Daily Tax Update - March 6, 2014: IRS Issues Final Regs on Healthcare Coverage Information Reporting and Minimum Essential Coverage


IRS ISSUES FINAL REGS ON HEALTHCARE COVERAGE INFORMATION REPORTING AND MINIMUM ESSENTIAL COVERAGE: The IRS has released final rules to implement the information reporting provisions for insurers and certain employers under the Affordable Care Act that take effect in 2015. 

The final regulations (TD 9610) provide guidance to employers that are subject to the information reporting requirements under section 6056 of the Internal Revenue Code (Code) (generally, employers with at least 50 full-time employees, including full-time equivalent employees).

The IRS also released final regulations (TD 9660) providing guidance to providers of minimum essential health coverage that are subject to the information reporting requirements of section 6055 of the Code.  The regulations state, “Health insurance issuers, certain employers, and others that provide minimum essential coverage to individuals must report to the IRS information about the type and period of coverage and furnish the information in statements to covered individuals. These final regulations affect health insurance issuers and carriers, employers, governments, and other persons that provide minimum essential coverage to individuals.”

The Department of the Treasury released a fact sheet on the final regulations.

The regulations can be accessed via: TD 9661.pdf & TD 9660.pdf

TREASURY SECRETARY LEW TESTIFIES BEFORE WAYS AND MEANS ON FY 2015 BUDGET PROPOSAL:  Treasury Secretary Jacob Lew appeared before the House Ways and Means Committee to testify on the President’s Fiscal Year 2015 budget proposal.

In his opening remarks, Chairman Dave Camp (R-MI) commended theAdministration for “proposing ideas to reform parts of the code and close loopholes.”  Camp expressed concern, however, that the President’s plan would raise taxes and would not “create a stronger economy.” 

Camp said, “I recognize there is some area of agreement between us.  Clearly, we can all agree that the tax code is a wet blanket on the economy and makes it harder for employers to create new jobs and invest in the United States.  By lowering the corporate rate, we put U.S. companies on a level playing field – making them and their workers more competitive.  I am encouraged that the President has joined the conversation on the need to overhaul our corporate tax code.  By closing loopholes, my plan lowers rates for businesses of all size, and I look forward to hearing from the Administration on how we can work together on that front. While I commend the Administration for proposing ideas to reform parts of the code and close loopholes, I am disappointed that the Administration turns its back on small businesses, which make up over half of all business activity in the country.”  Camp added, “Furthermore, increasing taxes to pay for new spending and a larger government, which this budget does, is not real tax reform, and it certainly isn’t a plan that will create a stronger economy.  The differences are clear: while your plan raises taxes by $1.8 trillion, my tax reform plan would create 1.8 million new jobs.  And, maybe that is what this really boils down to.  Despite the worst economic recovery since the Great Depression, this Administration is still focused on how many dollars it can bring into Washington instead of how many jobs it can create for American workers.”

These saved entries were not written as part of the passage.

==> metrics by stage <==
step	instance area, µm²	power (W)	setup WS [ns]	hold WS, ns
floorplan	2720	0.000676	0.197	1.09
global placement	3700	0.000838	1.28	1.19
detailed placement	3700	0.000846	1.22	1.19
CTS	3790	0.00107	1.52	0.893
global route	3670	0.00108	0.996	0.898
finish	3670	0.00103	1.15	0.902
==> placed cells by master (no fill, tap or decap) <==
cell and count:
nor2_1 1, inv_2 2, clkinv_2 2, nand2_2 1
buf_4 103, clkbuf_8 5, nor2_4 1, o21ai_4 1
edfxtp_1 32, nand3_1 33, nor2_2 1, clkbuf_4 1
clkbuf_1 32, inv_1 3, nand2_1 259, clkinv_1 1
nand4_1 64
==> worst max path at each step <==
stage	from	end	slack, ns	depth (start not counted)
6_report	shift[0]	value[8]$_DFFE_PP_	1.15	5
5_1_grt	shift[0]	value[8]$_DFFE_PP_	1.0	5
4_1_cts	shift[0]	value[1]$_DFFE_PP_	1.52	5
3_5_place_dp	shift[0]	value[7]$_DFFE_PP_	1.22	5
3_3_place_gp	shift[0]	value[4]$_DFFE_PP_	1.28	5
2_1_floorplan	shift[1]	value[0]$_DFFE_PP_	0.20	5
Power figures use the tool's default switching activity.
==> config.mk <==
export PLATFORM = sky130hd
export DESIGN_NAME = ctt_ram
export DESIGN_NICKNAME = d
export VERILOG_FILES = /design/src/design/ctt_ram.sv
export SDC_FILE = /design/constraint.sdc
export NUM_CORES = 1
export LEC_CHECK = 0
export BUFFER_PORTS_ARGS = -buffer_cell sky130_fd_sc_hd__buf_2
export CAP_MARGIN = 25
export CORE_ASPECT_RATIO = 2
export CORE_UTILIZATION = 47
export CTS_CLUSTER_DIAMETER = 50
export DETAILED_ROUTE_END_ITERATION = 10
export GPL_ROUTABILITY_DRIVEN = 0
export PLACE_DENSITY_LB_ADDON = 0.2
export SLEW_MARGIN = 40
export SYNTH_ARGS = -nofsm -noshare
export SYNTH_HDL_FRONTEND = slang
export SYNTH_SLANG_ARGS = --single-unit
==> constraint.sdc <==
create_clock -name clk_i -period 3.3 [get_ports clk_i]
set_input_delay 0.33 -clock clk_i [delete_from_list [all_inputs] [get_ports clk_i]]
set_output_delay 0.33 -clock clk_i [all_outputs]
set_load 0.02 [all_outputs]
===== src/design/ctt_pkg.sv =====
// shared types and codes of the tcp connection tracker
// depends on nothing; used by ctt_hash and the top level
package ctt_pkg;

  // result status codes
  localparam logic [1:0] ST_OK      = 2'd0;
  localparam logic [1:0] ST_INVALID = 2'd1;
  localparam logic [1:0] ST_NO_ROOM = 2'd2;

  // connection phase codes
  localparam logic [1:0] PH_NONE        = 2'd0;
  localparam logic [1:0] PH_SYN_SENT    = 2'd1;
  localparam logic [1:0] PH_ESTABLISHED = 2'd2;

  // action codes
  localparam logic ACT_TRACK = 1'b0;
  localparam logic ACT_CLEAR = 1'b1;

  // seed of the three-word hash with initval 0
  localparam logic [31:0] HASH_SEED = 32'hdeadbefb;

  localparam int unsigned ACTIVE_W  = 13;
  localparam int unsigned DROPPED_W = 32;

  // one way of a bucket row
  typedef struct packed {
    logic        valid;
    logic [63:0] addrs;
    logic [31:0] ports;
    logic [1:0]  phase;
    logic [31:0] seq;
    logic [31:0] ack;
    logic [31:0] seen_tick;
  } slot_t;

endpackage


===== src/design/ctt_hash.sv =====
// bucket hash unit: three-word mix one line per cycle, then remainder by reciprocal multiply
// depends on ctt_pkg
module ctt_hash #(
  parameter int unsigned BUCKETS = 1024
) (
  input  logic                       clk_i,
  input  logic                       rst_ni,
  input  logic                       start_i,
  input  logic [31:0]                a_i,
  input  logic [31:0]                b_i,
  input  logic [31:0]                c_i,
  output logic                       done_o,
  output logic [$clog2(BUCKETS)-1:0] bucket_o
);

  localparam int unsigned IDX_W = $clog2(BUCKETS);
  localparam int unsigned SH    = $clog2(BUCKETS);
  // exact quotient of a 32-bit value: floor(c * RECIP / 2^(32+SH))
  localparam logic [32:0] RECIP = 33'(((64'd1 << (32 + SH)) / 64'(BUCKETS)) + 64'd1);

  typedef enum logic [1:0] {H_IDLE, H_MIX, H_MUL, H_SUB} hstate_e;

  hstate_e     state_q;
  logic [2:0]  step_q;
  logic [31:0] a_q, b_q, c_q;
  logic [31:0] a_d, b_d, c_d;
  logic [31:0] quo_q;
  logic [64:0] prod;
  logic [IDX_W-1:0] rem_q;
  logic             done_q;

  function automatic logic [31:0] rotl(input logic [31:0] v, input logic [4:0] s);
    rotl = (v << s) | (v >> (6'd32 - {1'b0, s}));
  endfunction

  // one line of the mix per step
  always_comb begin
    a_d = a_q;
    b_d = b_q;
    c_d = c_q;
    case (step_q)
      3'd0: c_d = (c_q ^ b_q) - rotl(b_q, 5'd14);
      3'd1: a_d = (a_q ^ c_q) - rotl(c_q, 5'd11);
      3'd2: b_d = (b_q ^ a_q) - rotl(a_q, 5'd25);
      3'd3: c_d = (c_q ^ b_q) - rotl(b_q, 5'd16);
      3'd4: a_d = (a_q ^ c_q) - rotl(c_q, 5'd4);
      3'd5: b_d = (b_q ^ a_q) - rotl(a_q, 5'd14);
      3'd6: c_d = (c_q ^ b_q) - rotl(b_q, 5'd24);
      default: c_d = c_q;
    endcase
  end

  // quotient estimate by the reciprocal
  assign prod = {33'd0, c_q} * {32'd0, RECIP};

  always_ff @(posedge clk_i or negedge rst_ni) begin
    if (!rst_ni) begin
      state_q <= H_IDLE;
      step_q  <= '0;
      done_q  <= 1'b0;
    end else begin
      done_q <= 1'b0;
      case (state_q)
        H_IDLE: begin
          if (start_i) begin
            a_q     <= a_i + ctt_pkg::HASH_SEED;
            b_q     <= b_i + ctt_pkg::HASH_SEED;
            c_q     <= c_i + ctt_pkg::HASH_SEED;
            step_q  <= '0;
            state_q <= H_MIX;
          end
        end
        H_MIX: begin
          a_q <= a_d;
          b_q <= b_d;
          c_q <= c_d;
          if (step_q == 3'd6) begin
            step_q  <= '0;
            state_q <= H_MUL;
          end else begin
            step_q <= step_q + 3'd1;
          end
        end
        H_MUL: begin
          quo_q   <= 32'(prod >> (32 + SH));
          state_q <= H_SUB;
        end
        H_SUB: begin
          rem_q   <= IDX_W'(c_q - quo_q * 32'(BUCKETS));
          done_q  <= 1'b1;
          state_q <= H_IDLE;
        end
        default: state_q <= H_IDLE;
      endcase
    end
  end

  assign done_o   = done_q;
  assign bucket_o = rem_q;

endmodule
`config.mk`:
```
export PLATFORM = sky130hd
export DESIGN_NAME = vna_front
export DESIGN_NICKNAME = d
export VERILOG_FILES = /design/src/sv/vna_pkg.sv /design/src/sv/vna_front.sv
export SDC_FILE = /design/constraint.sdc
export NUM_CORES = 1
export LEC_CHECK = 0
export BUFFER_PORTS_ARGS = -buffer_cell sky130_fd_sc_hd__buf_2
export CAP_MARGIN = 20
export CORE_MARGIN = 2
export CORE_UTILIZATION = 45
export CTS_CLUSTER_SIZE = 28
export DETAILED_ROUTE_END_ITERATION = 10
export PLACE_DENSITY = 0.7
export SETUP_SLACK_MARGIN = 0.1
export SLEW_MARGIN = 5
export SYNTH_ARGS = -nofsm -noshare
export SYNTH_HDL_FRONTEND = slang
export SYNTH_SLANG_ARGS = --single-unit
```
`constraint.sdc`:
```
create_clock -name clk_i -period 16 [get_ports clk_i]
set_input_delay 0.8 -clock clk_i [delete_from_list [all_inputs] [get_ports clk_i]]
set_output_delay 0.8 -clock clk_i [all_outputs]
set_load 0.1 [all_outputs]
```
`src/sv/vna_pkg.sv`:
```
// ----------------------------------------------------------------------------
// vna_pkg - shared types and codes of the vertex normal accumulation unit
// Request and status codes, register indexes, the queued word between the
// front and back ends, and the result word.
// ----------------------------------------------------------------------------
package vna_pkg;

  // default mesh capacity
  localparam int unsigned DEF_MAX_VERTICES = 1024;
  localparam int unsigned DEF_MAX_FACES    = 2048;

  // per-component sum width, for sums of Q1.14 face normals
  localparam int unsigned SUM_W = 20;

  // request kinds as carried in tuser
  typedef enum logic [1:0] {
    REQ_POS     = 2'd0,
    REQ_TRI     = 2'd1,
    REQ_COMPUTE = 2'd2,
    REQ_READ    = 2'd3
  } req_e;

  // result status codes
  localparam logic [1:0] ST_OK    = 2'd0;
  localparam logic [1:0] ST_RANGE = 2'd1;
  localparam logic [1:0] ST_DONE  = 2'd2;

  // configuration register indexes
  localparam logic [1:0] CFG_VERTEX_COUNT = 2'd0;
  localparam logic [1:0] CFG_FACE_COUNT   = 2'd1;

  // classified operation handed to the back end
  typedef enum logic [2:0] {
    OP_POS,
    OP_TRI,
    OP_COMPUTE,
    OP_READ,
    OP_REJECT
  } op_e;

  typedef struct packed {
    op_e         op;
    logic [10:0] slot;
    logic [31:0] a;
    logic [31:0] b;
    logic [31:0] c;
  } item_t;

  // head of the front-end queue
  typedef struct packed {
    logic  valid;
    item_t item;
  } head_t;

  typedef logic signed [62:0] wide_t;
  typedef logic signed [15:0] q14_t;

  typedef struct packed {
    logic [1:0] status;
    q14_t       nz;
    q14_t       ny;
    q14_t       nx;
  } res_t;

endpackage

```
`src/sv/vna_front.sv`:
```
// ----------------------------------------------------------------------------
// vna_front - request intake and classification
// Checks slot and corner ranges, tags each word with its operation and holds
// it in a two-entry queue until the back end takes it.
// ----------------------------------------------------------------------------
module vna_front import vna_pkg::*; #(
  parameter int unsigned MAX_VERTICES = DEF_MAX_VERTICES,
  parameter int unsigned MAX_FACES    = DEF_MAX_FACES
) (
  input  logic        clk_i,
  input  logic        rst_ni,
  input  logic        in_valid_i,
  output logic        in_ready_o,
  input  logic [1:0]  req_type_i,
  input  logic [10:0] slot_index_i,
  input  logic [31:0] value_a_i,
  input  logic [31:0] value_b_i,
  input  logic [31:0] value_c_i,
  output head_t       head_o,
  input  logic        pop_i
);

  item_t       cls;
  item_t       mem_q [2];
  logic        wr_ptr_q, rd_ptr_q;
  logic [1:0]  cnt_q;
  logic        push;
  logic [31:0] slot_w;
  logic        bad_corner;

  // range checks and operation tag
  always_comb begin
    slot_w     = 32'(slot_index_i);
    bad_corner = value_a_i[31] || (value_a_i >= 32'(MAX_VERTICES)) ||
                 value_b_i[31] || (value_b_i >= 32'(MAX_VERTICES)) ||
                 value_c_i[31] || (value_c_i >= 32'(MAX_VERTICES));
    cls.slot   = slot_index_i;
    cls.a      = value_a_i;
    cls.b      = value_b_i;
    cls.c      = value_c_i;
    unique case (req_e'(req_type_i))
      REQ_POS:     cls.op = (slot_w >= 32'(MAX_VERTICES)) ? OP_REJECT : OP_POS;
      REQ_TRI:     cls.op = ((slot_w >= 32'(MAX_FACES)) || bad_corner) ? OP_REJECT : OP_TRI;
      REQ_COMPUTE: cls.op = OP_COMPUTE;
      REQ_READ:    cls.op = (slot_w >= 32'(MAX_VERTICES)) ? OP_REJECT : OP_READ;
    endcase
  end

  assign in_ready_o = (cnt_q != 2'd2);
  assign push       = in_valid_i && in_ready_o;

  // queue storage
  always_ff @(posedge clk_i) begin
    if (push) begin
      mem_q[wr_ptr_q] <= cls;
    end
  end

  // queue pointers and fill
  always_ff @(posedge clk_i or negedge rst_ni) begin
    if (!rst_ni) begin
      wr_ptr_q <= 1'b0;
      rd_ptr_q <= 1'b0;
      cnt_q    <= 2'd0;
    end else begin
      if (push) begin
        wr_ptr_q <= ~wr_ptr_q;
      end
      if (pop_i) begin
        rd_ptr_q <= ~rd_ptr_q;
      end
      cnt_q <= cnt_q + 2'(push) - 2'(pop_i);
    end
  end

  assign head_o.valid = (cnt_q != 2'd0);
  assign head_o.item  = mem_q[rd_ptr_q];

endmodule

```
==> results by group <==
Detailed routing
  • First-pass DRT Iterations: 6
  • Routed wire length: 16.32 mm
  • Via density: 5.110
  • Number of vias after detailed routing: 4441
  • Remaining DRCs: 0
  • Antenna Violating Nets Remaining: 0
  • Violation count after the first detailed-route iteration: 239
  • WL per Instance: 18.78 um

GRT
  • Initial antenna violation count: 0
  • GR Overflow Total: 0
  • Total GRT Usage: 16.03%
  • Global-route wire length before repair: 24.74 mm
  • Vias in the first global route: 4626
  • Pin count of the biggest net entering global routing: 57

Placement
  • Setup slack after placement: 12.77 ns
  • Placer Congestion: 0.7437
  • Post-detail-place hpwl: 11.00 mm
  • Port buffer count: 224

CTS
  • TritonCTS clock tree: done
  • Clock latency reported for the late side of the worst-skew pair: 0.50 ns
  • # Post-CTS Setup Buffers: 0
  • Clock transition at the register clock pins on the worst setup and hold paths after CTS: 0.05 ns
  • Number of H-tree levels: 1
  • Clock buffers created by TritonCTS: 23
  • Longest Clk Path Bufs: 3
  • Number of sinks driven by the clock tree: 224
  • Number of cells upsized or downsized after cts: 0
  • Clock tree root driver cell: sky130_fd_sc_hd__clkbuf_16
  • Hold_buf cts: 0

Synthesis
  • Per-instance average area after synthesis: 21.37 um2
  • Yosys cell types: 21
  • Post-synthesis async set-or-reset flop share: 1.786%
  • Syn Nets: 504
  • Synth Instances: 389
  • Syn. warnings: 0
  • Summed instance area of the synthesized netlist: 8312 um2
  • Post-synthesis sequential area ratio: 80.69%
  • Most used flip-flop cell after synthesis: sky130_fd_sc_hd__edfxtp_1
  • Post-synth EDFFs: 220
  • Synthesis-stage register bit count: 224

Critical path
  • Cell family contributing the most delay on the critical path: buffers and inverters
  • Highest-delay cell along the critical path: sky130_fd_sc_hd__dfrtp_4
  • Startpoint-to-endpoint class of the critical path: reg -> out
  • Data required time at the worst endpoint: 15.20 ns
  • Endpoint class of the critical path: output pin
  • Sort of element at the start of the critical path: flop
  • Crit Path Max Fanout: 56
  • Cells along the critical path: buf_4 > mux2_2 > buf_2
  • Buf+Inv Stages, Crit Path: 2
  • Worst endpoint data arrival time: 2.90 ns
  • Largest stage delay on the critical path: 0.90 ns

Timing
  • Final number of setup-violating endpoints: 0
  • Final-layout setup total negative slack: 0 ns
  • Setup repair after global routing missed its margin: no
  • Period minus WS final: 3.705 ns
  • Setup skew after layout: 0.01253 ns
  • Slew at the pin closest to its max-slew limit: 0.7899 ns
  • Relative slew slack: 47.34%
  • Post-route worst setup slack: 12.30 ns
  • Highest clock frequency the design can meet: 269.9 MHz
  • Final period util: 23.15%
  • Number of hold violations in the final report: 0
  • Max-slew violation count: 0

Min path
  • Class of the tightest hold or removal check: in -> async

Die
  • Die area: 19570 um2
  • Num rows: 49
  • Vertical extent of the die: 139.9 um
  • Initial core utilization: 46.11%
  • Floorplan die width: 139.9 um
  • Floorplan Core Area: 18020 um2
  • Number of top-level pins: 225

Final layout
  • Number of antenna repair diodes: 0
  • Final net count: 745
  • Fraction of layout cells with a size suffix above 1: 58.59%
  • Relative area change from synthesis to final layout: 25.56%
  • Final cell utilization of the core: 57.90%
  • Layout fillers: 1394

Run
  • Max-cap violations: 0

Run status
  • Run status: completed
-- cell families (layout without fill, tap and decap cells) --
logic type	Yosys count	in the layout	synth area share, %
flip-flops	224	224	80.69
buffers and inverters	13	264	0.7677
XOR/XNOR	4	4	0.4216
AO/OA/AOI/OAI	4	4	0.3011
AND/OR/NAND/NOR	32	32	2.619
adder cells (fa/ha/maj)	2	2	0.3010
multiplexers	110	110	14.90
-- Yosys cell counts (2+ instances only) --
cell / instances / area share, %
sky130_fd_sc_hd__a21oi_1: 2 / 0.12
sky130_fd_sc_hd__buf_2: 12 / 0.72
sky130_fd_sc_hd__nand2b_1: 2 / 0.15
sky130_fd_sc_hd__and3_1: 2 / 0.15
sky130_fd_sc_hd__nand4_1: 3 / 0.23
sky130_fd_sc_hd__mux2_2: 110 / 15
sky130_fd_sc_hd__edfxtp_1: 220 / 79
sky130_fd_sc_hd__nor2_1: 3 / 0.14
sky130_fd_sc_hd__dfrtp_1: 4 / 1.2
sky130_fd_sc_hd__ha_1: 2 / 0.30
sky130_fd_sc_hd__nor4_1: 12 / 0.90
sky130_fd_sc_hd__xnor2_1: 3 / 0.32
sky130_fd_sc_hd__nor4_2: 5 / 0.75
sky130_fd_sc_hd__nand2_1: 2 / 0.090
-- metrics by stage --
stage	std cells	area (um2)	hold slack, ns
after global placement	834	9706	0.4764
final	869	10440	0.1163
after CTS	869	10440	0.09711
after global routing	869	10440	0.09976
after floorplan	389	8312	0.4604
after detailed placement	834	9706	0.4885
-- placed cells by master, fill, tap and decap left out, types with 2 or more instances in the layout --
master,synthesis,routed
sky130_fd_sc_hd__dfrtp_1,4,3
sky130_fd_sc_hd__bufinv_16,0,4
sky130_fd_sc_hd__nor4_1,12,12
sky130_fd_sc_hd__clkbuf_1,0,3
sky130_fd_sc_hd__nor4_2,5,5
sky130_fd_sc_hd__nand2b_1,2,2
sky130_fd_sc_hd__xnor2_1,3,3
sky130_fd_sc_hd__nor2_1,3,2
sky130_fd_sc_hd__nand2_1,2,2
sky130_fd_sc_hd__buf_2,12,224
sky130_fd_sc_hd__ha_1,2,2
sky130_fd_sc_hd__clkinv_1,0,4
sky130_fd_sc_hd__clkbuf_16,0,23
sky130_fd_sc_hd__nand4_1,3,3
sky130_fd_sc_hd__edfxtp_1,220,220
sky130_fd_sc_hd__a21oi_1,2,2
sky130_fd_sc_hd__buf_4,0,4
sky130_fd_sc_hd__mux2_2,110,110
-- registers in the layout (all words and copies together), names as in the netlist --
| register | count |
|---|---|
| mem_q | 220 |
| wr_ptr_q | 1 |
| cnt_q | 2 |
| rd_ptr_q | 1 |
-- path summary, 6_finish.rpt --
| check | cells past startpoint | slack [ns] | endpoint | from |
|---|---|---|---|---|
| worst min-delay path | 1 | 0.12 | rd_ptr_q | rst_ni |
| min in group clk_i | 1 | 0.49 | mem_q[1][72] | value_a_i[8] |
| worst max-delay path | 3 | 12.30 | head_o[105] | rd_ptr_q |
| worst max register to register | 3 | 13.56 | mem_q[1][100] | cnt_q[0] |
| max in group asynchronous | 1 | 15.74 | rd_ptr_q | rst_ni |
| worst min register to register | 1 | 0.51 | cnt_q[1] | cnt_q[1] |
-- layout make-up --
| cell class | count | area, um2 | area share [%] |
|---|---|---|---|
| multi-input combinational | 152 | 1554 | 14.89 |
| clock buffer | 26 | 586.8 | 5.623 |
| timing repair buffer | 228 | 1151 | 11.03 |
| clock inverter | 9 | 143.9 | 1.379 |
| inverter | 1 | 3.754 | 0.03597 |
| sequential | 224 | 6710 | 64.30 |
| tap | 229 | 286.5 | 2.745 |
-- routing by layer --
layer / up-vias / track usage [%] / wire [um]
met5: - / 0 / 0
met4: 0 / 4.684 / 303
met3: 23 / 4.171 / 1209
met2: 172 / 27.91 / 8402
met1: 2202 / 19.91 / 6404
li1: 2044 / - / -
Power is left out: the tool's default activity adds up to more than one toggle a clock period on the data nets, which glitch-free logic cannot reach.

Chairman Camp asked Secretary Lew about which tax extenders should be made permanent but not offset. Lew said, “It actually doesn't make a difference whether it's in the baseline or not, in terms of what the final bottom line is. A budget has to cover all of the spending and revenue flows in it.”  Camp expressed support for making small business expensing under Section 179 and the R&D tax credit permanent.  Lew added, “We totally agree that there are items that should be made permanent, and what's policy and what's baseline is something we're happy to, to talk about.”